## Work to be completed
Exactly the lines from the one containing "export BUFFER_PORTS_ARGS = -buffer_cell sky130_fd_sc_hd__buf_2" through the final line of the data are to be written out again, with nothing added.

## Supplied data
### config.mk
export PLATFORM = sky130hd
export DESIGN_NAME = lpc_scale
export DESIGN_NICKNAME = d
export VERILOG_FILES = /design/src/hw/rtl/lidar_polar_to_cartesian_top_defines.svh /design/src/hw/rtl/lpc_pkg.sv /design/src/hw/rtl/lpc_scale.sv
export SDC_FILE = /design/constraint.sdc
export NUM_CORES = 2
export LEC_CHECK = 0
export ABC_AREA = 1
export ABC_CLOCK_PERIOD_IN_PS = 7800
export BUFFER_PORTS_ARGS = -buffer_cell sky130_fd_sc_hd__buf_4
export CORE_UTILIZATION = 65
export CTS_BUF_LIST = sky130_fd_sc_hd__clkbuf_16
export CTS_CLUSTER_SIZE = 40
export DETAILED_ROUTE_END_ITERATION = 16
export GPL_ROUTABILITY_DRIVEN = 1
export PLACE_DENSITY = 0.84
export SLEW_MARGIN = 20
export SYNTH_ARGS = -nofsm -noshare
export SYNTH_HDL_FRONTEND = slang
export SYNTH_SLANG_ARGS = --single-unit
### constraint.sdc
create_clock -name clk_i -period 7.8 [get_ports clk_i]
set_input_delay 1.56 -clock clk_i [delete_from_list [all_inputs] [get_ports clk_i]]
set_output_delay 1.56 -clock clk_i [all_outputs]
set_load 0.005 [all_outputs]
### src/hw/rtl/lpc_cordic_stage.sv
module lpc_cordic_stage
  import lpc_pkg::*;
#(
  parameter int SHIFT = 0
) (
  input  logic     clk_i,
  input  logic     rst_ni,
  input  logic     en_i,
  input  logic     valid_i,
  input  lpc_rot_t data_i,
  output logic     valid_o,
  output lpc_rot_t data_o
);

  localparam logic signed [CORDIC_Z_W-1:0] Atan = lpc_atan(SHIFT);

  logic     valid_q;
  lpc_rot_t data_q, data_d;
  logic signed [CORDIC_W-1:0] dx, dy;

  // one micro-rotation, direction from the sign of the residual angle
  always_comb begin
    dx = data_i.y >>> SHIFT;
    dy = data_i.x >>> SHIFT;
    data_d = data_i;
    if (!data_i.z[CORDIC_Z_W-1]) begin
      data_d.x = data_i.x - dx;
      data_d.y = data_i.y + dy;
      data_d.z = data_i.z - Atan;
    end else begin
      data_d.x = data_i.x + dx;
      data_d.y = data_i.y - dy;
      data_d.z = data_i.z + Atan;
    end
  end

  // stage valid
  always_ff @(posedge clk_i or negedge rst_ni) begin
    if (!rst_ni) begin
      valid_q <= 1'b0;
    end else if (en_i) begin
      valid_q <= valid_i;
    end
  end

  // stage payload
  always_ff @(posedge clk_i) begin
    if (en_i) begin
      data_q <= data_d;
    end
  end

  assign valid_o = valid_q;
  assign data_o  = data_q;

endmodule

### config.mk
export PLATFORM = sky130hd
export DESIGN_NAME = lpc_cordic_stage
export DESIGN_NICKNAME = d
export VERILOG_FILES = /design/src/hw/rtl/lidar_polar_to_cartesian_top_defines.svh /design/src/hw/rtl/lpc_pkg.sv /design/src/hw/rtl/lpc_cordic_stage.sv
export SDC_FILE = /design/constraint.sdc
export NUM_CORES = 1
export LEC_CHECK = 0
export BUFFER_PORTS_ARGS = -buffer_cell sky130_fd_sc_hd__buf_2
export CAP_MARGIN = 20
export CORE_UTILIZATION = 49
export DETAILED_ROUTE_END_ITERATION = 10
export GPL_ROUTABILITY_DRIVEN = 1
export HOLD_SLACK_MARGIN = 0.15
export PLACE_DENSITY = 0.75
export SLEW_MARGIN = 20
export SYNTH_ARGS = -nofsm -noshare
export SYNTH_HDL_FRONTEND = slang
export SYNTH_SLANG_ARGS = --single-unit
### constraint.sdc
create_clock -name clk_i -period 0.8 [get_ports clk_i]
set_input_delay 0.08 -clock clk_i [delete_from_list [all_inputs] [get_ports clk_i]]
set_output_delay 0.08 -clock clk_i [all_outputs]
set_load 0.01 [all_outputs]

## Your response
export BUFFER_PORTS_ARGS = -buffer_cell sky130_fd_sc_hd__buf_2
export CAP_MARGIN = 20
export CORE_UTILIZATION = 49
export DETAILED_ROUTE_END_ITERATION = 10
export GPL_ROUTABILITY_DRIVEN = 1
export HOLD_SLACK_MARGIN = 0.15
export PLACE_DENSITY = 0.75
export SLEW_MARGIN = 20
export SYNTH_ARGS = -nofsm -noshare
export SYNTH_HDL_FRONTEND = slang
export SYNTH_SLANG_ARGS = --single-unit
### constraint.sdc
create_clock -name clk_i -period 0.8 [get_ports clk_i]
set_input_delay 0.08 -clock clk_i [delete_from_list [all_inputs] [get_ports clk_i]]
set_output_delay 0.08 -clock clk_i [all_outputs]
set_load 0.01 [all_outputs]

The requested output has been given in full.